Records below:
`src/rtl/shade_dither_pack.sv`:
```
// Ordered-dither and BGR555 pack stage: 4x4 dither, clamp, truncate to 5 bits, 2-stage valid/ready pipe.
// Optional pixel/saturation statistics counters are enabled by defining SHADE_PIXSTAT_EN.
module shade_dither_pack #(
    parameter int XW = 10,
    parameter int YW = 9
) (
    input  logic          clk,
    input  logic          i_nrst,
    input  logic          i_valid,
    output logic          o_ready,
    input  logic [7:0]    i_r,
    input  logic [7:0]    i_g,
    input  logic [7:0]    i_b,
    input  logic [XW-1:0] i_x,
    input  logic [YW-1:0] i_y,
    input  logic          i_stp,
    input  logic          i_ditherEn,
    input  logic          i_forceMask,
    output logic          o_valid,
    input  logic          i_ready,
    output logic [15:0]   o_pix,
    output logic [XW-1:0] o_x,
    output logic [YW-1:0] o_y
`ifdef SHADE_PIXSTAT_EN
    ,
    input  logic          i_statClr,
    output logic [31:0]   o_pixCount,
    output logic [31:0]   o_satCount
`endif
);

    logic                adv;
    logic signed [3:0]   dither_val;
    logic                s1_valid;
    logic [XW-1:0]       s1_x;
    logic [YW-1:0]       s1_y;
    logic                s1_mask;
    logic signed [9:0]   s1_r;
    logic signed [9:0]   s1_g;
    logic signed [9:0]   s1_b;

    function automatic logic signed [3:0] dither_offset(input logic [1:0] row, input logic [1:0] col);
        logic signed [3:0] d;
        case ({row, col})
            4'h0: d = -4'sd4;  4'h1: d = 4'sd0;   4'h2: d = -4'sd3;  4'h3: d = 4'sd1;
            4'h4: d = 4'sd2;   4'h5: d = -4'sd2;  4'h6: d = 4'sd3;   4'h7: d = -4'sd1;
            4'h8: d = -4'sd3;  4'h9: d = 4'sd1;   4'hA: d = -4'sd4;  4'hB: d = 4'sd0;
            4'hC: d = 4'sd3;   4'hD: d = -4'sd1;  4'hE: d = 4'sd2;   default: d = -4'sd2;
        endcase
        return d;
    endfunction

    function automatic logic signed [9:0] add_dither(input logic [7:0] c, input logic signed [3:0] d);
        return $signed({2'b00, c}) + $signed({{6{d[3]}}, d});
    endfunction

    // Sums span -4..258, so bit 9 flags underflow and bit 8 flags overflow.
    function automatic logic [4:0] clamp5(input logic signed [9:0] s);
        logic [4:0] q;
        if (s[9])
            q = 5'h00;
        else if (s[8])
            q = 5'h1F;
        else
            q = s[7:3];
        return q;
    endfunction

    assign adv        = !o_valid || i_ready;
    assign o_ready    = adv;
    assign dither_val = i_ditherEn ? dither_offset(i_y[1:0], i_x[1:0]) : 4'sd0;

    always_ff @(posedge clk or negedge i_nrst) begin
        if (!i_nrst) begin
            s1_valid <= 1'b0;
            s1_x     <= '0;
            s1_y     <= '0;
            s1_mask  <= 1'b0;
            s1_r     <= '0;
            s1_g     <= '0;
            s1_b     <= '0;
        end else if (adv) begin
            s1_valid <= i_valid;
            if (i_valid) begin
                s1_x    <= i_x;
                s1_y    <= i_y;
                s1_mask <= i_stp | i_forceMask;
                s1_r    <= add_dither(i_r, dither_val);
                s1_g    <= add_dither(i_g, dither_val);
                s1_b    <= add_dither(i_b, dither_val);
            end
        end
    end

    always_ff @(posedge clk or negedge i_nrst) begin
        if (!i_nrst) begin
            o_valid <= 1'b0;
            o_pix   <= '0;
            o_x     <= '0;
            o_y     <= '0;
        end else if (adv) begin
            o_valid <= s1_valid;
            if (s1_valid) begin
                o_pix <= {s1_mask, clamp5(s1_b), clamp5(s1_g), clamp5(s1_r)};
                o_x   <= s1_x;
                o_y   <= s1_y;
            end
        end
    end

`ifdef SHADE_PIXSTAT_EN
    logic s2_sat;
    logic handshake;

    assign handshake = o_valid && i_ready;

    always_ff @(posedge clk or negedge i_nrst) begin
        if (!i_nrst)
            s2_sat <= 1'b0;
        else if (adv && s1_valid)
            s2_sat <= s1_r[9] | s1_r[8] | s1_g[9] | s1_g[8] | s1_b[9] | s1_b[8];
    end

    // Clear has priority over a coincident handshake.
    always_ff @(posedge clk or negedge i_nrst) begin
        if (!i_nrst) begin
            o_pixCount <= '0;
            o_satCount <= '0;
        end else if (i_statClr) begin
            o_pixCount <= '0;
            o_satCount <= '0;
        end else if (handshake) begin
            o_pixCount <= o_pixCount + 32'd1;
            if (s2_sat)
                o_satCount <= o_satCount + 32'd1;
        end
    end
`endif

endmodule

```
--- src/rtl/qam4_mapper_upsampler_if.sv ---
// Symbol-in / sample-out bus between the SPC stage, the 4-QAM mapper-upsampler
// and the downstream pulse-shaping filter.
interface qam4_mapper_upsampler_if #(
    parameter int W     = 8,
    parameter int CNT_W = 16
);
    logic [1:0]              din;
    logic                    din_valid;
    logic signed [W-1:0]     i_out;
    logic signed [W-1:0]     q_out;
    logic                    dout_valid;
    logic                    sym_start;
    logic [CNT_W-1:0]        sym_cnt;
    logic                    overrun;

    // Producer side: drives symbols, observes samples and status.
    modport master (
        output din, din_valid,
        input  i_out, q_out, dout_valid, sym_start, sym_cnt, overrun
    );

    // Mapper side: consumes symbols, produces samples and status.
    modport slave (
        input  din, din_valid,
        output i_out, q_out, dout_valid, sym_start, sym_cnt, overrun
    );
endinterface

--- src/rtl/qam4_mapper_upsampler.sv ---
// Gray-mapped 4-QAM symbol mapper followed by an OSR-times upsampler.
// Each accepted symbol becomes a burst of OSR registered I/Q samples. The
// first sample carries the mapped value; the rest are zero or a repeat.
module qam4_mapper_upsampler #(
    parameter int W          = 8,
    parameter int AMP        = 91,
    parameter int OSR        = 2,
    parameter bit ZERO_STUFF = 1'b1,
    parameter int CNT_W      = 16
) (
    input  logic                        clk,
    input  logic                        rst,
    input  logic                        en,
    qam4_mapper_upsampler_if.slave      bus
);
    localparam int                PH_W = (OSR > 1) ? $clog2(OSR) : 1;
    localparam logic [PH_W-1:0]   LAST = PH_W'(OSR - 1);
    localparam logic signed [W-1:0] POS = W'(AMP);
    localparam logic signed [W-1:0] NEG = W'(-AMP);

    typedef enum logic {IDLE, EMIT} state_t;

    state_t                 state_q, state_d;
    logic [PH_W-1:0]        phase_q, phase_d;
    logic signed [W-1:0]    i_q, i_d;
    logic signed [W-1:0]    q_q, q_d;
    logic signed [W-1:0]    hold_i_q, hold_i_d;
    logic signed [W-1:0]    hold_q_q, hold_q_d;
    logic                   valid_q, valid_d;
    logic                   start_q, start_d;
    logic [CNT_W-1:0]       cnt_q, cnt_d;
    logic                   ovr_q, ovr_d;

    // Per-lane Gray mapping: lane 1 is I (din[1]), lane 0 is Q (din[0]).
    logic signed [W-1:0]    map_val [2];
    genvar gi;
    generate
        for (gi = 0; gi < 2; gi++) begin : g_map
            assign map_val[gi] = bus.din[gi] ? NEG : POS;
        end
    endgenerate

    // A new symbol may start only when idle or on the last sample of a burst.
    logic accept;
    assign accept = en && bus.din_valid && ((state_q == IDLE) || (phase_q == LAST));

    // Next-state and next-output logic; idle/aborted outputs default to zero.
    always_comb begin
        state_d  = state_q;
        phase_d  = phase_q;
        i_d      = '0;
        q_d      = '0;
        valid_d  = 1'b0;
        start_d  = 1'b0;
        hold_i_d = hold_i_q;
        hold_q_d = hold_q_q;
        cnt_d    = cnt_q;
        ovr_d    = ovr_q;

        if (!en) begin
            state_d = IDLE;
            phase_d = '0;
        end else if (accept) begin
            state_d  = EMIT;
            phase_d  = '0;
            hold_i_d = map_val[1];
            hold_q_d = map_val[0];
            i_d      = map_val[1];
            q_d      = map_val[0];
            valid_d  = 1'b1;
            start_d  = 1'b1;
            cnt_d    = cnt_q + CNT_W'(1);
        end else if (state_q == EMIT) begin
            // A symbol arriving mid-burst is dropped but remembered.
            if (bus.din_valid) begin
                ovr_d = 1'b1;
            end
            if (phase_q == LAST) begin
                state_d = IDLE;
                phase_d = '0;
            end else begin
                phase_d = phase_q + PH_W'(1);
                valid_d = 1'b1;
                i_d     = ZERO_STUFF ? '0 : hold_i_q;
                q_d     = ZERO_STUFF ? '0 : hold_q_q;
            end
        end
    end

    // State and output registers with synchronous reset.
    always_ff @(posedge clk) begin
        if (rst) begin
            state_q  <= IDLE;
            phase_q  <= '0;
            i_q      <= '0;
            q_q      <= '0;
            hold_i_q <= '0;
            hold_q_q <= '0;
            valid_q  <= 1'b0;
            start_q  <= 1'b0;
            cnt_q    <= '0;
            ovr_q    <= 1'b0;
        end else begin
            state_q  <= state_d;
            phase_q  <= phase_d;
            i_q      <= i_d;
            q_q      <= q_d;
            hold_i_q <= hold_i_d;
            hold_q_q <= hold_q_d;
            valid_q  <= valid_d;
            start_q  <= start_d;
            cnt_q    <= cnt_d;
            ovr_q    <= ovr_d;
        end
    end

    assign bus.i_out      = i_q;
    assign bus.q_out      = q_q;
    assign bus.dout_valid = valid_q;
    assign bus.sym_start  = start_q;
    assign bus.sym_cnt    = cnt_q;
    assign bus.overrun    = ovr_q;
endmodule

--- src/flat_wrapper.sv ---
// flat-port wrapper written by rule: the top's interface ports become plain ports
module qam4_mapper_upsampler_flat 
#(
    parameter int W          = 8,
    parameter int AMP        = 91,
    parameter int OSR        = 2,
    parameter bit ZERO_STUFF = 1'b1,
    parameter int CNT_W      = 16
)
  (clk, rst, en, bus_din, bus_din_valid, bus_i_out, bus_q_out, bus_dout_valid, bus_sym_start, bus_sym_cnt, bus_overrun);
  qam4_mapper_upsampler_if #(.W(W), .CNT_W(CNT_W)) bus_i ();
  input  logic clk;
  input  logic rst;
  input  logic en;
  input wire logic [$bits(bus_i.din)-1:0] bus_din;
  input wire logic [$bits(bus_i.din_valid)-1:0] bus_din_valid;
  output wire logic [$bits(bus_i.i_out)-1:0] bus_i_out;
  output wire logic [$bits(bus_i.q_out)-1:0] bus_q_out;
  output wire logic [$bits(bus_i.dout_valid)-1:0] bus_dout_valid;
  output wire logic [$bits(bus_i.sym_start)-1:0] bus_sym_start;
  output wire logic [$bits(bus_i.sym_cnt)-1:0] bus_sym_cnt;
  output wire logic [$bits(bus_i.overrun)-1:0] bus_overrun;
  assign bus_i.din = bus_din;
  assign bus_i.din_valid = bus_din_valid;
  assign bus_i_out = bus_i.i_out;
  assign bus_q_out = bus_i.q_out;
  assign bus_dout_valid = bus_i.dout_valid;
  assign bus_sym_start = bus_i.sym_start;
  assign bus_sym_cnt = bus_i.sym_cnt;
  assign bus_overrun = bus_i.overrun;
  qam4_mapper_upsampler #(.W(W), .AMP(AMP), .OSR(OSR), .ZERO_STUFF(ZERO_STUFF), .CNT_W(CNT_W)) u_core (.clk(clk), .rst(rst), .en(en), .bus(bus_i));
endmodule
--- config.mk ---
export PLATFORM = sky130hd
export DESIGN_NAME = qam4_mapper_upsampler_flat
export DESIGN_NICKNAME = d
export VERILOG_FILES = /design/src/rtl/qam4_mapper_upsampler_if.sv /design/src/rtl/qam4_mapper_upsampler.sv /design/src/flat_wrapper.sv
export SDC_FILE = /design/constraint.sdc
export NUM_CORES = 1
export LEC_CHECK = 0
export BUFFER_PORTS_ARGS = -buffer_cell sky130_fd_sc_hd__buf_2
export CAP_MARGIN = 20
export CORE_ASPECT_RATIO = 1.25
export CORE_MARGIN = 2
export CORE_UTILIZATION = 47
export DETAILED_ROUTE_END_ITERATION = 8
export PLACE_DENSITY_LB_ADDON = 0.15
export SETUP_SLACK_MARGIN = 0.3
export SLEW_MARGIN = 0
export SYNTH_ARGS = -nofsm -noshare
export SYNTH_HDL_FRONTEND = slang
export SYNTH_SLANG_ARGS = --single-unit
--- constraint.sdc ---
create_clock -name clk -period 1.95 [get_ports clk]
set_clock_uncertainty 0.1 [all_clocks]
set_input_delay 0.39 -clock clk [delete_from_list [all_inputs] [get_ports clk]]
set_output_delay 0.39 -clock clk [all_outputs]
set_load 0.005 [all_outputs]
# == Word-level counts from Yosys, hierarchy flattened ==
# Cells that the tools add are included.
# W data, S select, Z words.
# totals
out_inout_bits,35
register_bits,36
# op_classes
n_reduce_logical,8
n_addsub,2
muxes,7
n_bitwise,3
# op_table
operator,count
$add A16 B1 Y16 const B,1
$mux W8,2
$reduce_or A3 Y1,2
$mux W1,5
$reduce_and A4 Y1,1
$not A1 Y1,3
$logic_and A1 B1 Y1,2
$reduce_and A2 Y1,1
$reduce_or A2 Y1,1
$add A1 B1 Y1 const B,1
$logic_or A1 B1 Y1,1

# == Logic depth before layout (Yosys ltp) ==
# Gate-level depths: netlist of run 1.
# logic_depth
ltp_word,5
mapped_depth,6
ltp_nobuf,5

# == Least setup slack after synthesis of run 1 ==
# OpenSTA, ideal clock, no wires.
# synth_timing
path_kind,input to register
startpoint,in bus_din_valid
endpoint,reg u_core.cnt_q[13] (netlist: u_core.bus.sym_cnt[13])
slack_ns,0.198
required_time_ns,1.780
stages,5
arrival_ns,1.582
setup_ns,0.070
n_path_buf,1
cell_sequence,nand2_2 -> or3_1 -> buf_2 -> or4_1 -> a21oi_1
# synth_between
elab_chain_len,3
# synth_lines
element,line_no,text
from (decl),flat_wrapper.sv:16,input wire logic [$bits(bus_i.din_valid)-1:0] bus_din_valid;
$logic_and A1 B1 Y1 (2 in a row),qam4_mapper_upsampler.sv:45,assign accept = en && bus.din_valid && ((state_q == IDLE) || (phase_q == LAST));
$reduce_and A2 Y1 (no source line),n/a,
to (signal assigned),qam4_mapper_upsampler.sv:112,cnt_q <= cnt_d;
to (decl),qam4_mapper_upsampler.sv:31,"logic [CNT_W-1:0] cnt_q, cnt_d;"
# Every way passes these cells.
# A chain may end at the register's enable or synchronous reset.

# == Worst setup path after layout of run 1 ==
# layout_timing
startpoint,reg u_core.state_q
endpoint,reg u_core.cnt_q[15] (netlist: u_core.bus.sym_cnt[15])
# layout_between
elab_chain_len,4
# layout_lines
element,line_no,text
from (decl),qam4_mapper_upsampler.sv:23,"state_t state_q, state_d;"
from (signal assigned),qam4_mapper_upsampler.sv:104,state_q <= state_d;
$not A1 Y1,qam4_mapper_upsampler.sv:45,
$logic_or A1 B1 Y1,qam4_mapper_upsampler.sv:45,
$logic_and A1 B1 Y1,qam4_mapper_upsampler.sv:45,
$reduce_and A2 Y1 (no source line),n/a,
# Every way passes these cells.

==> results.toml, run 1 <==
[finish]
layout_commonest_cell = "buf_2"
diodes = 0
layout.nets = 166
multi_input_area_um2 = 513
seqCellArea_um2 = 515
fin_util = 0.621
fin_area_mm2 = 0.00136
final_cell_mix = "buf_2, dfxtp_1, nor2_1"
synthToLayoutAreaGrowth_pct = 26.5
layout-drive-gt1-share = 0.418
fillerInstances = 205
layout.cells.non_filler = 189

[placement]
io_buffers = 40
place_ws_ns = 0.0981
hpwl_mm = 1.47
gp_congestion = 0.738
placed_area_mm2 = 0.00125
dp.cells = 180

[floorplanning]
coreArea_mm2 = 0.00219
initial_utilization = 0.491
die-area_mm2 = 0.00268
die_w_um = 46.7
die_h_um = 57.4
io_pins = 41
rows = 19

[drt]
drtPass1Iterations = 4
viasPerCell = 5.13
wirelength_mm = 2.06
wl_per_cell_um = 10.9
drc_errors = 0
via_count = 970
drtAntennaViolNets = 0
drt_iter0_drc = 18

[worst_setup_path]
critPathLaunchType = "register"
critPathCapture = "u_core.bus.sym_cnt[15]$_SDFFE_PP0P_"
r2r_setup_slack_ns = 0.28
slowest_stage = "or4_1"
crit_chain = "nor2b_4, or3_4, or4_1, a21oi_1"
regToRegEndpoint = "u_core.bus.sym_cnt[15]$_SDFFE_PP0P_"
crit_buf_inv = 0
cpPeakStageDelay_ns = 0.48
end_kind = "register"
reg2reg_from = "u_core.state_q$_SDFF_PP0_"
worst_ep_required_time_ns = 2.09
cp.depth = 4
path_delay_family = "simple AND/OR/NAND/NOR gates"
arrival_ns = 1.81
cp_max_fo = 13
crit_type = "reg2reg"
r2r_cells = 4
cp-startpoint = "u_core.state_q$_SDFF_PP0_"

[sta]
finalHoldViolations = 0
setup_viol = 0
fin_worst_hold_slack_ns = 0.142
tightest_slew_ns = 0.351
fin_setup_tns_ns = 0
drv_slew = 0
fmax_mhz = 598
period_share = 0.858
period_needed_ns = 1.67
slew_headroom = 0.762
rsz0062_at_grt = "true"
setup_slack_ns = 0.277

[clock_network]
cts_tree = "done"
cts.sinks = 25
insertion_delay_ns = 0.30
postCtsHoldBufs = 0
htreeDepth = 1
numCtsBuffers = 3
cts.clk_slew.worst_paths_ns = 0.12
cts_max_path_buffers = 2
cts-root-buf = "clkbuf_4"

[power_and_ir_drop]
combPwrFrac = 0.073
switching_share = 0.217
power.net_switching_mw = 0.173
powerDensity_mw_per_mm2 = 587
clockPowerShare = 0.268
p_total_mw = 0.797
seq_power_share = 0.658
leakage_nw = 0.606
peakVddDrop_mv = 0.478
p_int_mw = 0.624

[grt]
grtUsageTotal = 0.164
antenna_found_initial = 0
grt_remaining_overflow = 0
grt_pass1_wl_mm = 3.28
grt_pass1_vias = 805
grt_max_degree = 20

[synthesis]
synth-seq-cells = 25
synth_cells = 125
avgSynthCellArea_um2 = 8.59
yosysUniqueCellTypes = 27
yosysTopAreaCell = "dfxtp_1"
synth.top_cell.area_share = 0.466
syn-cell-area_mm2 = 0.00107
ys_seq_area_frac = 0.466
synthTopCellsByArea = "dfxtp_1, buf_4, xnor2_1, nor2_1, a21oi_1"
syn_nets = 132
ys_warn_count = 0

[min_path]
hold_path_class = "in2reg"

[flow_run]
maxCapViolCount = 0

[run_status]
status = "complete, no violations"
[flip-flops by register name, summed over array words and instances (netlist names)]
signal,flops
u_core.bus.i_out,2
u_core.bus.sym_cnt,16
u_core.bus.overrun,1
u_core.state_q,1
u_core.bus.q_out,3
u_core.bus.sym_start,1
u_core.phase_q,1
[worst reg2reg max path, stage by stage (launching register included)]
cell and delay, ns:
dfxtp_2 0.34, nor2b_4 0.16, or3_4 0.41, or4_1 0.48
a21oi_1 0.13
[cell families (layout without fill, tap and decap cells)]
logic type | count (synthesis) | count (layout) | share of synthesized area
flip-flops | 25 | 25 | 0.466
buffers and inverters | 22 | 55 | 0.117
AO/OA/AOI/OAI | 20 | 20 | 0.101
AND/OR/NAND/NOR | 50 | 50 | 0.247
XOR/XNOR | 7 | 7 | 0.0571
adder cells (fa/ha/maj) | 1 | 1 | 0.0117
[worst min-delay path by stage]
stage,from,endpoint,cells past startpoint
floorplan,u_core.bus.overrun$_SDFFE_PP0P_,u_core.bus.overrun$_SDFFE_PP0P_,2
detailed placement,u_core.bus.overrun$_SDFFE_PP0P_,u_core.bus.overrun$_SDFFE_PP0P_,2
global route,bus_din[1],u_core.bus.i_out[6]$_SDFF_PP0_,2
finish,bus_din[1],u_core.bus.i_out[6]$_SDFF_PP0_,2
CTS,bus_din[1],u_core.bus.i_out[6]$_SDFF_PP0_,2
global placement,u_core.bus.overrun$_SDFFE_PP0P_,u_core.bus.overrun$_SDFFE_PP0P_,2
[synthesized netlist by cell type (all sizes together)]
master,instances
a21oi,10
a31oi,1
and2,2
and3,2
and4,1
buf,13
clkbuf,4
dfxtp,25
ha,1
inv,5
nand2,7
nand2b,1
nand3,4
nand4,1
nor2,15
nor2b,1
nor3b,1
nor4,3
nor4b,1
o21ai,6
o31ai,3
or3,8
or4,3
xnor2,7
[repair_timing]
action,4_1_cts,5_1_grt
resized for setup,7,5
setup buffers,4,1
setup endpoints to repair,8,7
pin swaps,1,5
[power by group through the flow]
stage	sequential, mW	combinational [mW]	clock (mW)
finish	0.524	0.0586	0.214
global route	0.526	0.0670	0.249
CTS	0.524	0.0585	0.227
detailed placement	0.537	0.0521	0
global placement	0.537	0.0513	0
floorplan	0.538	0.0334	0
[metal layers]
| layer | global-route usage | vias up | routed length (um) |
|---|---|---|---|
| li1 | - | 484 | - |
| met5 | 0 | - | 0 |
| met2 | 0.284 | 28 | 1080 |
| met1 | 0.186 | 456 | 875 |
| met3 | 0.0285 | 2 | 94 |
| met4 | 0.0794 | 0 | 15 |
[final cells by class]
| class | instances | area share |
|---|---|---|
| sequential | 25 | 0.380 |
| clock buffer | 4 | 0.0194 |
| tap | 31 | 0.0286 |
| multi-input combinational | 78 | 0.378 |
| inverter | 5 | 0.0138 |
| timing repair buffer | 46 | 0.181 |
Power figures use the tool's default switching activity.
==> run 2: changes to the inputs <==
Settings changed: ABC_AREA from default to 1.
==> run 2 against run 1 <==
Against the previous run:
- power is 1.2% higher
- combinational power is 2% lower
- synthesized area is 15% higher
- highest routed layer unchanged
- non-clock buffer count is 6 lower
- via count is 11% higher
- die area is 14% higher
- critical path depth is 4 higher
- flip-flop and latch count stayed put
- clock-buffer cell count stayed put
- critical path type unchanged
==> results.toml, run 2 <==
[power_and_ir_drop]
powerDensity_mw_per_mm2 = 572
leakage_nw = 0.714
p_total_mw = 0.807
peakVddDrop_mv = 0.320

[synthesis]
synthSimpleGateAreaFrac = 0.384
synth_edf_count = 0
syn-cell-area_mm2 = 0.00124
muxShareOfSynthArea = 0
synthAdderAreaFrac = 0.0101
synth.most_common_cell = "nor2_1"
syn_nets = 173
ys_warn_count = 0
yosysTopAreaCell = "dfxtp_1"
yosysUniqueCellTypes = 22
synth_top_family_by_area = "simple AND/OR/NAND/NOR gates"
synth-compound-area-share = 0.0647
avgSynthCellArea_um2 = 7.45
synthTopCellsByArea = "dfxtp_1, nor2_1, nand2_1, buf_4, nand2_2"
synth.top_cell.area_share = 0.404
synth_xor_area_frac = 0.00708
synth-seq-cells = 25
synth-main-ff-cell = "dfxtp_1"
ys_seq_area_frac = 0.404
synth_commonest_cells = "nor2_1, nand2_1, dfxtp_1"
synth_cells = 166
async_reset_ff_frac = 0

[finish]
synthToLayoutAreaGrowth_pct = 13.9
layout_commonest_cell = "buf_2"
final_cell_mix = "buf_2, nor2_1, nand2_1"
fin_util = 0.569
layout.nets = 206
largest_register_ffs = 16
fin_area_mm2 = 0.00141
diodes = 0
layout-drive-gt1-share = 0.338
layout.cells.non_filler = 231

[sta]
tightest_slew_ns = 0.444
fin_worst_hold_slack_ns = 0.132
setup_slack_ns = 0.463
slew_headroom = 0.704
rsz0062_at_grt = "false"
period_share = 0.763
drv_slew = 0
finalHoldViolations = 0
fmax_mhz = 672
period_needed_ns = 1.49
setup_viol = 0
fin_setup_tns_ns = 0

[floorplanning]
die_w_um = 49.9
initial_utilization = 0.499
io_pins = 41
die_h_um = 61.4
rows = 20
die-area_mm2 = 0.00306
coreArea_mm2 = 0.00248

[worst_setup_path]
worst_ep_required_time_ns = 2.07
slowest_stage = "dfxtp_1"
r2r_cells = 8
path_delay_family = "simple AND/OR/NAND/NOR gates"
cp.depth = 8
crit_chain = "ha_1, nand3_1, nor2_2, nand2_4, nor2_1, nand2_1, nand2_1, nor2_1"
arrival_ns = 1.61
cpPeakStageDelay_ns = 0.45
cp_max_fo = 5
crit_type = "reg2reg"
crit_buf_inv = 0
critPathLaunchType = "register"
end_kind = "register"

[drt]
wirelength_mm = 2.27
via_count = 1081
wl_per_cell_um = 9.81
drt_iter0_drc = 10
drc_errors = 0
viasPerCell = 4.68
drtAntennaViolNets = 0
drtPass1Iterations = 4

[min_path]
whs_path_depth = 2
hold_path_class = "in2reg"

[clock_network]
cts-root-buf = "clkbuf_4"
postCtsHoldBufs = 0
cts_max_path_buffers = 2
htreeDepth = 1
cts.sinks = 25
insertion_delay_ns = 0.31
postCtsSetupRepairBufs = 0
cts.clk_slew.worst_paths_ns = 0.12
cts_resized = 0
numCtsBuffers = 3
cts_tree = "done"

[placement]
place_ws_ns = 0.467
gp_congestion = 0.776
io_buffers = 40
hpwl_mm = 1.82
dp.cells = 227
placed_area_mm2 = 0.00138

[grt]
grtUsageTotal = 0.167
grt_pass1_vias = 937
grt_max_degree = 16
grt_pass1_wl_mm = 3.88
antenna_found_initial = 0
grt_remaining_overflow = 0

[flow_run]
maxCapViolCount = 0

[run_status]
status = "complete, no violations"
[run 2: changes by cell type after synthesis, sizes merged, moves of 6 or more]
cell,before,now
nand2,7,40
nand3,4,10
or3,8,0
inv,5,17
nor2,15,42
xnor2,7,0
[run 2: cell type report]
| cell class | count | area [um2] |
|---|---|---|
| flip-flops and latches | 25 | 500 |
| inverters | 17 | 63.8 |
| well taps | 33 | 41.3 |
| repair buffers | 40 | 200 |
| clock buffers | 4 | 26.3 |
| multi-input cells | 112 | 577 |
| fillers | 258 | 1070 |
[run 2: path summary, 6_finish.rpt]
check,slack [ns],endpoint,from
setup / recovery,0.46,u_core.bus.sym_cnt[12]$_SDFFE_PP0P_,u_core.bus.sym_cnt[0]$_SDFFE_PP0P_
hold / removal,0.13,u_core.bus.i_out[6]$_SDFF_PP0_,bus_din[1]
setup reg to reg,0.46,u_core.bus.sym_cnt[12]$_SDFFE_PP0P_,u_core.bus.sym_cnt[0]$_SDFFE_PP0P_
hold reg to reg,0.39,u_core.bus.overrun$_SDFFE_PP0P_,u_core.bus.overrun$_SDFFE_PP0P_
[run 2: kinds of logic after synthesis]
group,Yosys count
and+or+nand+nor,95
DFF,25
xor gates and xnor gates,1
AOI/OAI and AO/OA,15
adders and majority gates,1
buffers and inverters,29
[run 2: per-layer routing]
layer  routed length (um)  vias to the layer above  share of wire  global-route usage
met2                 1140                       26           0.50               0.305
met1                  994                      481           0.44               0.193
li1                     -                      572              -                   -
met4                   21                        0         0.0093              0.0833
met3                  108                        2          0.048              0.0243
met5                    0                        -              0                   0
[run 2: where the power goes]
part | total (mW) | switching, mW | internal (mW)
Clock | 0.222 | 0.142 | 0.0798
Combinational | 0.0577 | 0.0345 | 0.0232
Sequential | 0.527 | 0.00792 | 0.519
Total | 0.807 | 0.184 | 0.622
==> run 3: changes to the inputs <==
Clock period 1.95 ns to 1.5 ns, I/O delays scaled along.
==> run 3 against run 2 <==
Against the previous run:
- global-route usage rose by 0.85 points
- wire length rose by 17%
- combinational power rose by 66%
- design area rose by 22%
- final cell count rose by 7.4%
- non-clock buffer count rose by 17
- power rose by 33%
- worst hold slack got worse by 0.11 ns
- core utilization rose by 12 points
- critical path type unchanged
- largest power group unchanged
End of Records.
■ Problem description:
Filter the entries and copy each line with "higher".

■ Task result:
- power is 1.2% higher
- synthesized area is 15% higher
- via count is 11% higher
- die area is 14% higher
- critical path depth is 4 higher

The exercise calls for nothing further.